It’s January — that dreaded season when the wellness, diet, and personal improvement industries kick into high gear to convince us that we can be perfected. Yes, we may have slipped over the holidays, but the new year promises that if we only “organize ourselves, heal ourselves, budget ourselves, love ourselves, and eat well enough” we can make ourselves whole.
Oh, and did I mention that pigs can fly?
In America, it isn’t only the secular con men you have to avoid. Many of the successful megachurches are led by proponents of the “prosperity gospel” who suggest that virtue and success go hand-in-hand.
In the midst of all this deceit, we need a reminder that it is much easier to count items — calories, experiences on a bucket list, acquisitions, college degrees, church memberships — than to know what counts.
Here’s a good reminder: No Cure for Being Human (And Other Truths I Need to Hear) (2021) by Kate Bowler explores how to handle the life you’re given instead of something from an unattainable dream. The toxic positivity of the current advice and prosperity industry — which encourages us to “seize the day, live in the present, work on a bucket list” — asks us to ignore our humanness. Bowler makes the direct, honest, and humorous case that this is bunk.
An associate professor of the history of American Christianity at Duke Divinity School whose personal field of study is the prosperity gospel, Bowler writes that the sustaining myth of the American Dream “rests on a hearty can-do spirit surmounting all obstacles.” But not all problems can be overcome.
Her journey begins in this memoir with the discovery of stage-four colon cancer and her immediate thought that she can’t die, because she’s only thirty-five, has just had a son, and has her dream academic job. Her extended family — where there are a number of Mennonites bringing their propensity for overwork, pacifism, simplicity, “and the foreboding sense that God is very disappointed by naps” — comes to help. There are months-and-months of painful clinical trials, which she later comes to realize puts her and others — who want to live as desperately as she does but are unknowingly added to the control group that isn’t treated — in the position of lab rats.
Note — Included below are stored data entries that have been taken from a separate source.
$ cat src/rtl/fifo_arb_pkg.sv
// Shared types and helpers for the FIFO write arbiter: FSM state encoding and
// the round-robin winner search.
package fifo_arb_pkg;

  typedef enum logic [1:0] {
    IDLE,
    BURST,
    RELEASE
  } arb_state_t;

  localparam int unsigned MAX_REQ = 8;
  localparam int unsigned PTR_W   = 3;

  // First asserted request strictly after ptr, wrapping modulo n.
  function automatic logic [PTR_W-1:0] rr_first(
    input logic [MAX_REQ-1:0] req,
    input logic [PTR_W-1:0]   ptr,
    input int unsigned        n
  );
    logic [PTR_W-1:0] win;
    logic             found;
    int unsigned      idx;
    win   = '0;
    found = 1'b0;
    for (int unsigned k = 1; k <= MAX_REQ; k++) begin
      if (k <= n) begin
        idx = (32'(ptr) + k) % n;
        if (!found && req[idx[PTR_W-1:0]]) begin
          win   = idx[PTR_W-1:0];
          found = 1'b1;
        end
      end
    end
    return win;
  endfunction

endpackage

$ cat src/rtl/fifo_wr_arbiter_rr_pick.sv
// Round-robin selector: one-hot winner among the requests, searching from the
// index after the pointer.
module rr_pick
  import fifo_arb_pkg::*;
#(
  parameter int unsigned N_REQ = 4
) (
  input  logic [N_REQ-1:0] req,
  input  logic [PTR_W-1:0] ptr,
  output logic [N_REQ-1:0] win_oh,
  output logic             valid
);

  logic [PTR_W-1:0] win_idx;

  always_comb begin
    win_idx = rr_first(MAX_REQ'(req), ptr, N_REQ);
    win_oh  = N_REQ'(1) << win_idx;
    valid   = |req;
  end

endmodule

$ cat src/rtl/fifo_wr_arbiter.sv
// Burst-oriented round-robin arbiter feeding N_REQ write requesters into one
// FIFO write port, with free-space admission and an in-burst idle timeout.
module fifo_wr_arbiter
  import fifo_arb_pkg::*;
#(
  parameter int unsigned N_REQ       = 4,
  parameter int unsigned DATA_WIDTH  = 32,
  parameter int unsigned DEPTH_WIDTH = 8,
  parameter int unsigned BURST_LEN   = 8,
  parameter int unsigned TIMEOUT     = 16
) (
  input  logic                        clk,
  input  logic                        rst_n,
  input  logic [N_REQ-1:0]            req,
  input  logic [N_REQ-1:0]            s_valid,
  input  logic [N_REQ*DATA_WIDTH-1:0] s_data,
  output logic [N_REQ-1:0]            s_ready,
  output logic [N_REQ-1:0]            gnt,
  output logic                        fifo_w_en,
  output logic [DATA_WIDTH-1:0]       fifo_wdata,
  input  logic                        fifo_wfull,
  input  logic [DEPTH_WIDTH:0]        fifo_wr_water_level,
  output logic                        err_timeout
);

  localparam int unsigned     CW          = DEPTH_WIDTH + 2;
  localparam int unsigned     TW          = $clog2(TIMEOUT + 1);
  localparam logic [CW-1:0]   DEPTH_WORDS = CW'(1) << DEPTH_WIDTH;
  localparam logic [CW-1:0]   BURST_WORDS = CW'(BURST_LEN);
  localparam logic [TW-1:0]   IDLE_LAST   = TW'(TIMEOUT - 1);

  arb_state_t       state, state_nxt;
  logic [N_REQ-1:0] gnt_nxt, pick_oh;
  logic [PTR_W-1:0] rr_ptr, rr_ptr_nxt, owner, owner_nxt, pick_idx;
  logic [CW-1:0]    beat_cnt, beat_cnt_nxt, free_words;
  logic [TW-1:0]    idle_cnt, idle_cnt_nxt;
  logic             err_nxt, pick_valid, space_ok, beat;

  rr_pick #(.N_REQ(N_REQ)) u_rr_pick (
    .req    (req),
    .ptr    (rr_ptr),
    .win_oh (pick_oh),
    .valid  (pick_valid)
  );

  assign s_ready    = gnt & {N_REQ{~fifo_wfull}};
  assign beat       = |(s_valid & s_ready);
  assign fifo_w_en  = beat;
  assign free_words = DEPTH_WORDS - CW'(fifo_wr_water_level);
  assign space_ok   = free_words >= BURST_WORDS;

  always_comb begin
    fifo_wdata = '0;
    pick_idx   = '0;
    for (int unsigned i = 0; i < N_REQ; i++) begin
      if (gnt[i]) fifo_wdata = fifo_wdata | s_data[i*DATA_WIDTH +: DATA_WIDTH];
      if (pick_oh[i]) pick_idx = PTR_W'(i);
    end
  end

  always_comb begin
    state_nxt    = state;
    gnt_nxt      = gnt;
    owner_nxt    = owner;
    rr_ptr_nxt   = rr_ptr;
    beat_cnt_nxt = beat_cnt;
    idle_cnt_nxt = idle_cnt;
    err_nxt      = 1'b0;
    unique case (state)
      IDLE: begin
        if (pick_valid && space_ok) begin
          state_nxt    = BURST;
          gnt_nxt      = pick_oh;
          owner_nxt    = pick_idx;
          beat_cnt_nxt = '0;
          idle_cnt_nxt = '0;
        end
      end
      BURST: begin
        if (beat) begin
          idle_cnt_nxt = '0;
          if (beat_cnt == BURST_WORDS - CW'(1)) begin
            state_nxt = RELEASE;
            gnt_nxt   = '0;
          end else begin
            beat_cnt_nxt = beat_cnt + CW'(1);
          end
        end else if (!fifo_wfull) begin
          // A full FIFO is back-pressure, not requester silence.
          if (idle_cnt == IDLE_LAST) begin
            state_nxt = RELEASE;
            gnt_nxt   = '0;
            err_nxt   = 1'b1;
          end else begin
            idle_cnt_nxt = idle_cnt + TW'(1);
          end
        end
      end
      RELEASE: begin
        state_nxt    = IDLE;
        rr_ptr_nxt   = owner;
        beat_cnt_nxt = '0;
        idle_cnt_nxt = '0;
      end
      default: begin
        state_nxt = IDLE;
        gnt_nxt   = '0;
      end
    endcase
  end

  always_ff @(posedge clk or negedge rst_n) begin
    if (!rst_n) begin
      state       <= IDLE;
      gnt         <= '0;
      owner       <= '0;
      rr_ptr      <= PTR_W'(N_REQ - 1);
      beat_cnt    <= '0;
      idle_cnt    <= '0;
      err_timeout <= 1'b0;
    end else begin
      state       <= state_nxt;
      gnt         <= gnt_nxt;
      owner       <= owner_nxt;
      rr_ptr      <= rr_ptr_nxt;
      beat_cnt    <= beat_cnt_nxt;
      idle_cnt    <= idle_cnt_nxt;
      err_timeout <= err_nxt;
    end
  end

endmodule

$ cat config.mk
export PLATFORM = sky130hd
export DESIGN_NAME = fifo_wr_arbiter
export DESIGN_NICKNAME = d
export VERILOG_FILES = /design/src/rtl/fifo_arb_pkg.sv /design/src/rtl/fifo_wr_arbiter_rr_pick.sv /design/src/rtl/fifo_wr_arbiter.sv
export SDC_FILE = /design/constraint.sdc
export NUM_CORES = 1
export LEC_CHECK = 0
export CAP_MARGIN = 20
export CORE_UTILIZATION = 29
export CTS_BUF_LIST = sky130_fd_sc_hd__clkbuf_4 sky130_fd_sc_hd__clkbuf_8
export DETAILED_ROUTE_END_ITERATION = 16
export HOLD_SLACK_MARGIN = 0.12
export PLACE_DENSITY_LB_ADDON = 0.05
export SETUP_SLACK_MARGIN = 0.3
export SLEW_MARGIN = 20
export SYNTH_ARGS = -nofsm -noshare
export SYNTH_HDL_FRONTEND = slang
export SYNTH_SLANG_ARGS = --single-unit
$ cat constraint.sdc
create_clock -name clk -period 2.03 [get_ports clk]
set_clock_uncertainty 0.2 [all_clocks]
set_input_delay 0.203 -clock clk [delete_from_list [all_inputs] [get_ports clk]]
set_output_delay 0.203 -clock clk [all_outputs]
set_load 0.01 [all_outputs]
## src/rtl/branch_pkg.sv

```systemverilog
// Shared fetch/branch-prediction types: default widths, fetch FSM
// states, 2-bit counter encodings and the registered BTB write bundle.
package branch_pkg;

  localparam int ADDR_WIDTH      = 64;
  localparam int INDEX_WIDTH     = 2;
  localparam int BIA_WIDTH       = ADDR_WIDTH - INDEX_WIDTH - 2;
  localparam int BHT_INDEX_WIDTH = 4;
  localparam int BTB_WAYS        = 4;
  localparam int WAY_WIDTH       = $clog2(BTB_WAYS);

  typedef enum logic [1:0] {
    IDLE,
    FETCH,
    FLUSH
  } fetch_state_e;

  localparam logic [1:0] SNT = 2'b00;
  localparam logic [1:0] WNT = 2'b01;
  localparam logic [1:0] WT  = 2'b10;
  localparam logic [1:0] ST  = 2'b11;

  typedef struct packed {
    logic                   we;
    logic [BIA_WIDTH-1:0]   bia;
    logic [INDEX_WIDTH-1:0] index;
    logic [WAY_WIDTH-1:0]   way;
    logic [ADDR_WIDTH-1:0]  target;
  } btb_wr_t;

  function automatic logic [1:0] sat_update(
    input logic [1:0] cnt,
    input logic       taken
  );
    logic [1:0] nxt;
    nxt = cnt;
    if (taken && cnt != ST) nxt = cnt + 2'd1;
    if (!taken && cnt != SNT) nxt = cnt - 2'd1;
    return nxt;
  endfunction

endpackage

```

## src/rtl/bht_2bit.sv

```systemverilog
// Bimodal history table: 2-bit saturating counters, async read of the
// direction bit, one training write per cycle.
module bht_2bit
  import branch_pkg::*;
#(
  parameter int IDX_W = 4
) (
  input  logic             clk_i,
  input  logic             rst_i,
  input  logic [IDX_W-1:0] rd_idx_i,
  output logic             rd_taken_o,
  input  logic             upd_en_i,
  input  logic [IDX_W-1:0] upd_idx_i,
  input  logic             upd_taken_i
);

  localparam int ENTRIES = 2 ** IDX_W;

  logic [1:0] cnt_q [ENTRIES];
  logic [1:0] cnt_d [ENTRIES];

  // Read sees the registered array, so a same-cycle update is not bypassed.
  assign rd_taken_o = cnt_q[rd_idx_i][1];

  always_comb begin
    cnt_d = cnt_q;
    if (upd_en_i) begin
      cnt_d[upd_idx_i] = sat_update(cnt_q[upd_idx_i], upd_taken_i);
    end
  end

  always_ff @(posedge clk_i) begin
    if (rst_i) begin
      cnt_q <= '{default: WNT};
    end else begin
      cnt_q <= cnt_d;
    end
  end

endmodule

```

## src/rtl/fetch_pc_gen.sv

```systemverilog
// Fetch next-PC generator: holds the fetch PC, predicts with BTB + BHT,
// redirects on execute mispredicts and registers the BTB write port.
module fetch_pc_gen #(
  parameter int ADDR_WIDTH      = branch_pkg::ADDR_WIDTH,
  parameter int N               = branch_pkg::BTB_WAYS,
  parameter int INDEX_WIDTH     = branch_pkg::INDEX_WIDTH,
  parameter int BIA_WIDTH       = ADDR_WIDTH - INDEX_WIDTH - 2,
  parameter int BHT_INDEX_WIDTH = branch_pkg::BHT_INDEX_WIDTH,
  parameter logic [ADDR_WIDTH-1:0] RESET_PC = '0
) (
  input  logic                   i_clk,
  input  logic                   i_arst,
  input  logic                   i_ready,
  output logic                   o_valid,
  output logic [ADDR_WIDTH-1:0]  o_pc,
  output logic                   o_pred_taken,
  output logic [ADDR_WIDTH-1:0]  o_pred_target,
  output logic [$clog2(N)-1:0]   o_btb_way,
  input  logic                   i_btb_hit,
  input  logic [ADDR_WIDTH-1:0]  i_btb_target,
  input  logic [$clog2(N)-1:0]   i_btb_way,
  input  logic                   i_res_valid,
  input  logic                   i_res_is_branch,
  input  logic [ADDR_WIDTH-1:0]  i_res_pc,
  input  logic                   i_res_taken,
  input  logic [ADDR_WIDTH-1:0]  i_res_target,
  input  logic [$clog2(N)-1:0]   i_res_way,
  input  logic                   i_res_mispredict,
  output logic                   o_btb_we,
  output logic [BIA_WIDTH-1:0]   o_btb_bia,
  output logic [INDEX_WIDTH-1:0] o_btb_index,
  output logic [$clog2(N)-1:0]   o_btb_way_write,
  output logic [ADDR_WIDTH-1:0]  o_btb_target
);

  import branch_pkg::*;

  fetch_state_e          state_q, state_d;
  logic [ADDR_WIDTH-1:0] pc_q, pc_d;
  logic [ADDR_WIDTH-1:0] seq_pc, res_seq_pc;
  btb_wr_t               btb_q, btb_d;
  logic                  bht_taken;
  logic                  redirect, train;

  assign seq_pc     = pc_q + ADDR_WIDTH'(4);
  assign res_seq_pc = i_res_pc + ADDR_WIDTH'(4);
  assign redirect   = i_res_valid & i_res_mispredict;
  assign train      = i_res_valid & i_res_is_branch;

  assign o_valid       = (state_q == FETCH);
  assign o_pc          = pc_q;
  assign o_pred_taken  = i_btb_hit & bht_taken;
  assign o_pred_target = o_pred_taken ? i_btb_target : seq_pc;
  assign o_btb_way     = i_btb_way;

  bht_2bit #(
    .IDX_W(BHT_INDEX_WIDTH)
  ) u_bht (
    .clk_i      (i_clk),
    .rst_i      (i_arst),
    .rd_idx_i   (pc_q[BHT_INDEX_WIDTH+1:2]),
    .rd_taken_o (bht_taken),
    .upd_en_i   (train),
    .upd_idx_i  (i_res_pc[BHT_INDEX_WIDTH+1:2]),
    .upd_taken_i(i_res_taken)
  );

  always_comb begin
    state_d = state_q;
    pc_d    = pc_q;
    unique case (state_q)
      IDLE:    state_d = FETCH;
      FETCH:   if (i_ready) pc_d = o_pred_target;
      FLUSH:   state_d = FETCH;
      default: state_d = IDLE;
    endcase
    // A mispredict beats stall, IDLE and FLUSH alike.
    if (redirect) begin
      state_d = FLUSH;
      pc_d    = i_res_taken ? i_res_target : res_seq_pc;
    end
  end

  always_comb begin
    btb_d    = btb_q;
    btb_d.we = train & i_res_taken;
    if (btb_d.we) begin
      btb_d.bia    = i_res_pc[ADDR_WIDTH-1:INDEX_WIDTH+2];
      btb_d.index  = i_res_pc[INDEX_WIDTH+1:2];
      btb_d.way    = i_res_way;
      btb_d.target = i_res_target;
    end
  end

  always_ff @(posedge i_clk) begin
    if (i_arst) begin
      state_q <= IDLE;
      pc_q    <= RESET_PC;
      btb_q   <= '0;
    end else begin
      state_q <= state_d;
      pc_q    <= pc_d;
      btb_q   <= btb_d;
    end
  end

  assign o_btb_we        = btb_q.we;
  assign o_btb_bia       = btb_q.bia;
  assign o_btb_index     = btb_q.index;
  assign o_btb_way_write = btb_q.way;
  assign o_btb_target    = btb_q.target;

endmodule

```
She gets a misdiagnosis and fumes at the impersonal nature of what Natalie Goldberg calls the “cancer-industrial complex.”
While on a visit to the Grand Canyon, she comes upon a small, rural chapel, where she sees walls covered with words.
I miss you every day.
Please let my daughter be the way she was before.
Did you make it to heaven, my love?
Helen, I am weak. But you already knew that.
There are hundreds of slips of paper stuffed into the rafters and seams in the wall written by people undone by life’s tragedies. “People just like me,” Bowler says in a Ted Talk, “who were stumbling around in the debris of dreams they thought they were entitled to and plans they didn’t realize they had made.” Her husband, Toban, comes into the space and together they take in the enormity of the need and hurt.
Finally Toban says, “I used to think we were the only ones.”
“Me too,” she agrees.
Bowler’s honest, courageous, and humorous take on what it means to be human is deeply spiritual without being overtly religious. She is examining in a very accessible way how she’s come to terms with her new reality, its limitations, and the knowledge that, actually, not all things are possible.
“Nothing,” she writes, “will exempt me from the pain of being human.”
“Behind a lot of her work is a prophetic critique of American consumerist culture, of American fantasies and our sense of exceptionalism,” her friend, the retired United Methodist Bishop Will Willimon, told the Washington Post. “She’s a well-formed Christian in the Mennonite tradition who responds to pain and difficulty and challenges differently than others and she’s so successful at communicating that.”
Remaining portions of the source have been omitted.